··· DATA RECORDS ···

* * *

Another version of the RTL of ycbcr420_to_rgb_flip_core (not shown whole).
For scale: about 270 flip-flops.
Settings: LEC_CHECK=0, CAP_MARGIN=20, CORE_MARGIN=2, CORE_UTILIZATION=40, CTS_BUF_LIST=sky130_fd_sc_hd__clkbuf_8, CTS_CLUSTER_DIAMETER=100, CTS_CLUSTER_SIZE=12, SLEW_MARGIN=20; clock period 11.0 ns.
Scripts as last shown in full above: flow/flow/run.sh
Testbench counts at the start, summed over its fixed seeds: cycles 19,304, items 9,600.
This is an optimization exercise on Yosys and OpenROAD, whose aim is small area, a short achievable clock period and few clock cycles per item, not a production implementation.
In this exercise RTL edits were held to simulation tests only and were not proved equivalent to the original.

<file path="design/flow/config.mk">
export PLATFORM = sky130hd
export DESIGN_NAME = idct_top
export DESIGN_NICKNAME = idct_top
export VERILOG_FILES = /design/flow/design.v
export SDC_FILE = /design/flow/constraint.sdc
export NUM_CORES = 4
export LEC_CHECK = 0
export CAP_MARGIN = 20
export CORE_MARGIN = 2
export CORE_UTILIZATION = 40
export SLEW_MARGIN = 20
</file>
<file path="design/flow/constraint.sdc">
create_clock -name core_clock -period 12.0 [get_ports {CLOCK_50_I}]
set_input_delay 2.4000 -clock core_clock [delete_from_list [all_inputs] [get_ports {CLOCK_50_I}]]
set_output_delay 2.4000 -clock core_clock [all_outputs]
set_load 0.01 [all_outputs]
</file>
<file path="design/flow/design.v">
`timescale 1ns/1ps
`default_nettype none
package idct_pkg;
	typedef logic [17:0] sram_addr_t;
	typedef logic signed [15:0] coef_t;
	typedef logic signed [31:0] acc_t;
	typedef logic [7:0] pixel_t;
	typedef logic [4:0] buf_addr_t;
	typedef logic signed [11:0] cos_t;
	typedef struct packed {
		pixel_t even;
		pixel_t odd;
	} pixel_pair_t;
	typedef struct packed {
		coef_t even;
		coef_t odd;
	} coef_pair_t;
	typedef struct packed {
		buf_addr_t addr;
		coef_pair_t data;
		logic we;
	} ram_port_t;
	typedef enum logic [2:0] {idle, fetch, pass_t, pass_s, write, done} phase_t;
	function automatic cos_t idct_coeff(input logic [2:0] k, input logic [2:0] n);
		case ({k, n})
			6'd0: idct_coeff = 12'sd1448;
			6'd1: idct_coeff = 12'sd1448;
			6'd2: idct_coeff = 12'sd1448;
			6'd3: idct_coeff = 12'sd1448;
			6'd4: idct_coeff = 12'sd1448;
			6'd5: idct_coeff = 12'sd1448;
			6'd6: idct_coeff = 12'sd1448;
			6'd7: idct_coeff = 12'sd1448;
			6'd8: idct_coeff = 12'sd2009;
			6'd9: idct_coeff = 12'sd1703;
			6'd10: idct_coeff = 12'sd1138;
			6'd11: idct_coeff = 12'sd400;
			6'd12: idct_coeff = -12'sd400;
			6'd13: idct_coeff = -12'sd1138;
			6'd14: idct_coeff = -12'sd1703;
			6'd15: idct_coeff = -12'sd2009;
			6'd16: idct_coeff = 12'sd1892;
			6'd17: idct_coeff = 12'sd784;
			6'd18: idct_coeff = -12'sd784;
			6'd19: idct_coeff = -12'sd1892;
			6'd20: idct_coeff = -12'sd1892;
			6'd21: idct_coeff = -12'sd784;
			6'd22: idct_coeff = 12'sd784;
			6'd23: idct_coeff = 12'sd1892;
			6'd24: idct_coeff = 12'sd1703;
			6'd25: idct_coeff = -12'sd400;
			6'd26: idct_coeff = -12'sd2009;
			6'd27: idct_coeff = -12'sd1138;
			6'd28: idct_coeff = 12'sd1138;
			6'd29: idct_coeff = 12'sd2009;
			6'd30: idct_coeff = 12'sd400;
			6'd31: idct_coeff = -12'sd1703;
			6'd32: idct_coeff = 12'sd1448;
			6'd33: idct_coeff = -12'sd1448;
			6'd34: idct_coeff = -12'sd1448;
			6'd35: idct_coeff = 12'sd1448;
			6'd36: idct_coeff = 12'sd1448;
			6'd37: idct_coeff = -12'sd1448;
			6'd38: idct_coeff = -12'sd1448;
			6'd39: idct_coeff = 12'sd1448;
			6'd40: idct_coeff = 12'sd1138;
			6'd41: idct_coeff = -12'sd2009;
			6'd42: idct_coeff = 12'sd400;
			6'd43: idct_coeff = 12'sd1703;
			6'd44: idct_coeff = -12'sd1703;
			6'd45: idct_coeff = -12'sd400;
			6'd46: idct_coeff = 12'sd2009;
			6'd47: idct_coeff = -12'sd1138;
			6'd48: idct_coeff = 12'sd784;
			6'd49: idct_coeff = -12'sd1892;
			6'd50: idct_coeff = 12'sd1892;
			6'd51: idct_coeff = -12'sd784;
			6'd52: idct_coeff = -12'sd784;
			6'd53: idct_coeff = 12'sd1892;
			6'd54: idct_coeff = -12'sd1892;
			6'd55: idct_coeff = 12'sd784;
			6'd56: idct_coeff = 12'sd400;
			6'd57: idct_coeff = -12'sd1138;
			6'd58: idct_coeff = 12'sd1703;
			6'd59: idct_coeff = -12'sd2009;
			6'd60: idct_coeff = 12'sd2009;
			6'd61: idct_coeff = -12'sd1703;
			6'd62: idct_coeff = 12'sd1138;
			6'd63: idct_coeff = -12'sd400;
			default: idct_coeff = 12'sd0;
		endcase
	endfunction
endpackage
`default_nettype wire
`timescale 1ns/1ps
`default_nettype none
module idct_top (
	input logic CLOCK_50_I,
	input logic Resetn,
	input logic start,
	input logic [15:0] sram_read_data,
	output logic [15:0] sram_write_data,
	output idct_pkg::sram_addr_t sram_address,
	output logic write_en_n,
	output logic finish
);
	logic run;
	logic [2:0] blk;
	logic [7:0] j;
	logic [7:0] jc;
	logic f0_v, f0_col;
	logic [2:0] f0_r, f0_k;
	assign jc = j - 8'd66;
	always_comb begin
		f0_v = 1'b0;
		f0_col = 1'b0;
		f0_r = j[5:3];
		f0_k = j[2:0];
		if (run) begin
			if (j < 8'd64) begin
				f0_v = 1'b1;
			end else if (j >= 8'd66 && j <= 8'd129) begin
				f0_v = 1'b1;
				f0_col = 1'b1;
				f0_r = jc[5:3];
				f0_k = jc[2:0];
			end
		end
	end
	logic f1_v, f2_v, f3_v, f4_v, f5_v;
	logic f1_col, f2_col, f3_col, f4_col, f5_col;
	logic [2:0] f1_r, f2_r, f3_r, f4_r, f5_r;
	logic [2:0] f1_k, f2_k, f3_k, f4_k, f5_k;
	logic [2:0] f1_b, f2_b, f3_b, f4_b, f5_b;
	always_ff @(posedge CLOCK_50_I or negedge Resetn) begin
		if (!Resetn) begin
			f1_v <= 1'b0;
			f2_v <= 1'b0;
			f3_v <= 1'b0;
			f4_v <= 1'b0;
			f5_v <= 1'b0;
		end else begin
			f1_v <= f0_v;
			f2_v <= f1_v;
			f3_v <= f2_v;
			f4_v <= f3_v;
			f5_v <= f4_v;
		end
	end
	always_ff @(posedge CLOCK_50_I) begin
		{f1_col, f1_r, f1_k, f1_b} <= {f0_col, f0_r, f0_k, blk};
		{f2_col, f2_r, f2_k, f2_b} <= {f1_col, f1_r, f1_k, f1_b};
		{f3_col, f3_r, f3_k, f3_b} <= {f2_col, f2_r, f2_k, f2_b};
		{f4_col, f4_r, f4_k, f4_b} <= {f3_col, f3_r, f3_k, f3_b};
		{f5_col, f5_r, f5_k, f5_b} <= {f4_col, f4_r, f4_k, f4_b};
	end
	logic [7:0][127:0] tarr;
	logic signed [15:0] v;
	logic [127:0] t_new;
	logic t_wr;
	always_ff @(posedge CLOCK_50_I) begin
		if (f3_v) begin
			if (f3_col) begin
				v <= tarr[7][f3_r*16 +: 16];
			end else begin
				v <= sram_read_data;
			end
		end
		if (f3_v && f3_col) begin
			tarr <= {tarr[6:0], tarr[7]};
		end else if (t_wr) begin
			tarr <= {tarr[6:0], t_new};
		end
	end
	logic signed [27:0] x, x5, x7, x9, x13, x25, x39, x45, x49, x181, x473, x569;
	logic signed [27:0] m1448, m2009, m1892, m1703, m1138, m784, m400;
	assign x = 28'(v);
	assign x5 = (x <<< 2) + x;
	assign x7 = (x <<< 3) - x;
	assign x9 = (x <<< 3) + x;
	assign x13 = (x <<< 3) + x5;
	assign x25 = (x5 <<< 2) + x5;
	assign x39 = (x5 <<< 3) - x;
	assign x45 = (x5 <<< 3) + x5;
	assign x49 = (x7 <<< 3) - x7;
	assign x181 = (x45 <<< 2) + x;
	assign x473 = (x <<< 9) - x39;
	assign x569 = (x9 <<< 6) - x7;
	assign m1448 = x181 <<< 3;
	assign m2009 = (x <<< 11) - x39;
	assign m1892 = x473 <<< 2;
	assign m1703 = (x13 <<< 7) + x39;
	assign m1138 = x569 <<< 1;
	assign m784 = x49 <<< 4;
	assign m400 = x25 <<< 4;
	logic signed [27:0] p [0:3];
	logic [3:0] sa;
	logic signed [27:0] q [0:3];
	logic [3:0] qa;
	always_comb begin
		case (f4_k)
			3'd0: begin q[0] = m1448; q[1] = m1448; q[2] = m1448; q[3] = m1448; qa = 4'b0000; end
			3'd1: begin q[0] = m2009; q[1] = m1703; q[2] = m1138; q[3] = m400;  qa = 4'b0000; end
			3'd2: begin q[0] = m1892; q[1] = m784;  q[2] = m784;  q[3] = m1892; qa = 4'b1100; end
			3'd3: begin q[0] = m1703; q[1] = m400;  q[2] = m2009; q[3] = m1138; qa = 4'b1110; end
			3'd4: begin q[0] = m1448; q[1] = m1448; q[2] = m1448; q[3] = m1448; qa = 4'b0110; end
			3'd5: begin q[0] = m1138; q[1] = m2009; q[2] = m400;  q[3] = m1703; qa = 4'b0010; end
			3'd6: begin q[0] = m784;  q[1] = m1892; q[2] = m1892; q[3] = m784;  qa = 4'b1010; end
			default: begin q[0] = m400; q[1] = m1138; q[2] = m1703; q[3] = m2009; qa = 4'b1010; end
		endcase
	end
	always_ff @(posedge CLOCK_50_I) begin
		for (int n = 0; n < 4; n++) p[n] <= q[n];
		sa <= qa;
	end
	logic signed [29:0] acc_a [0:3];
	logic signed [29:0] acc_b [0:3];
	logic signed [29:0] nxt_a [0:3];
	logic signed [29:0] nxt_b [0:3];
	logic first;
	assign first = (f5_k == 3'd0);
	logic [3:0] sb;
	logic signed [29:0] pe [0:3];
	logic signed [29:0] base_a [0:3];
	logic signed [29:0] base_b [0:3];
	always_comb begin
		for (int n = 0; n < 4; n++) begin
			sb[n] = sa[n] ^ f5_k[0];
			pe[n] = 30'(p[n]);
			base_a[n] = first ? 30'sd0 : acc_a[n];
			base_b[n] = first ? 30'sd0 : acc_b[n];
			nxt_a[n] = base_a[n] + (pe[n] ^ {30{sa[n]}}) + 30'(sa[n]);
			nxt_b[n] = base_b[n] + (pe[n] ^ {30{sb[n]}}) + 30'(sb[n]);
		end
	end
	always_ff @(posedge CLOCK_50_I) begin
		if (f5_v) begin
			for (int n = 0; n < 4; n++) begin
				acc_a[n] <= nxt_a[n];
				acc_b[n] <= nxt_b[n];
			end
		end
	end
	assign t_wr = f5_v && !f5_col && (f5_k == 3'd7);
	assign t_new = {nxt_b[0][23:8], nxt_b[1][23:8], nxt_b[2][23:8], nxt_b[3][23:8],
		nxt_a[3][23:8], nxt_a[2][23:8], nxt_a[1][23:8], nxt_a[0][23:8]};
	function automatic logic [7:0] clip(input logic signed [29:0] s);
		if (s[29]) clip = 8'd0;
		else if (|s[28:24]) clip = 8'd255;
		else clip = s[23:16];
	endfunction
	logic [7:0][7:0] pb_hi, pb_lo;
	logic [7:0][7:0] pix;
	logic pix_ld;
	always_comb begin
		for (int n = 0; n < 4; n++) begin
			pix[n] = clip(nxt_a[n]);
			pix[7 - n] = clip(nxt_b[n]);
		end
	end
	assign pix_ld = f5_v && f5_col && (f5_k == 3'd7);
	always_ff @(posedge CLOCK_50_I) begin
		if (pix_ld) begin
			if (!f5_r[0]) pb_hi <= pix;
			else pb_lo <= pix;
		end
	end
	logic wpend;
	logic [2:0] widx;
	logic [2:0] wblk;
	logic [1:0] wpair;
	logic wr_go;
	logic last_wr;
	assign wr_go = run && wpend && (j >= 8'd64);
	assign last_wr = (wblk == 3'd7) && (wpair == 2'd3) && (widx == 3'd7);
	always_ff @(posedge CLOCK_50_I or negedge Resetn) begin
		if (!Resetn) begin
			run <= 1'b0;
			blk <= '0;
			j <= '0;
			wpend <= 1'b0;
			widx <= '0;
			write_en_n <= 1'b1;
			finish <= 1'b0;
		end else begin
			finish <= 1'b0;
			write_en_n <= 1'b1;
			if (!run) begin
				if (start) begin
					run <= 1'b1;
					blk <= '0;
					j <= '0;
					wpend <= 1'b0;
				end
			end else begin
				if (j == 8'd129 && blk != 3'd7) begin
					j <= '0;
					blk <= blk + 3'd1;
				end else begin
					j <= j + 8'd1;
				end
				if (wr_go) begin
					write_en_n <= 1'b0;
					widx <= widx + 3'd1;
					if (widx == 3'd7) wpend <= 1'b0;
					if (last_wr) begin
						finish <= 1'b1;
						run <= 1'b0;
					end
				end
				if (pix_ld && f5_r[0]) begin
					wpend <= 1'b1;
					widx <= '0;
				end
			end
		end
	end
	always_ff @(posedge CLOCK_50_I) begin
		if (pix_ld && f5_r[0]) begin
			wblk <= f5_b;
			wpair <= f5_r[2:1];
		end
		if (wr_go) begin
			sram_address <= 18'(1024) + 18'({wblk[2], widx, wblk[1:0], wpair});
			sram_write_data <= {pb_hi[widx], pb_lo[widx]};
		end else begin
			sram_address <= 18'({blk[2], j[5:3], blk[1:0], j[2:0]});
		end
	end
endmodule
`default_nettype wire
</file>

···

WHAT TO DO >> Take exactly the lines from the one containing "6'd21: idct_coeff = -12'sd784;" through the one containing "6'd50: idct_coeff = 12'sd1892;" in the data above, and output them with nothing added.

REPLY >>
			6'd21: idct_coeff = -12'sd784;
			6'd22: idct_coeff = 12'sd784;
			6'd23: idct_coeff = 12'sd1892;
			6'd24: idct_coeff = 12'sd1703;
			6'd25: idct_coeff = -12'sd400;
			6'd26: idct_coeff = -12'sd2009;
			6'd27: idct_coeff = -12'sd1138;
			6'd28: idct_coeff = 12'sd1138;
			6'd29: idct_coeff = 12'sd2009;
			6'd30: idct_coeff = 12'sd400;
			6'd31: idct_coeff = -12'sd1703;
			6'd32: idct_coeff = 12'sd1448;
			6'd33: idct_coeff = -12'sd1448;
			6'd34: idct_coeff = -12'sd1448;
			6'd35: idct_coeff = 12'sd1448;
			6'd36: idct_coeff = 12'sd1448;
			6'd37: idct_coeff = -12'sd1448;
			6'd38: idct_coeff = -12'sd1448;
			6'd39: idct_coeff = 12'sd1448;
			6'd40: idct_coeff = 12'sd1138;
			6'd41: idct_coeff = -12'sd2009;
			6'd42: idct_coeff = 12'sd400;
			6'd43: idct_coeff = 12'sd1703;
			6'd44: idct_coeff = -12'sd1703;
			6'd45: idct_coeff = -12'sd400;
			6'd46: idct_coeff = 12'sd2009;
			6'd47: idct_coeff = -12'sd1138;
			6'd48: idct_coeff = 12'sd784;
			6'd49: idct_coeff = -12'sd1892;
			6'd50: idct_coeff = 12'sd1892;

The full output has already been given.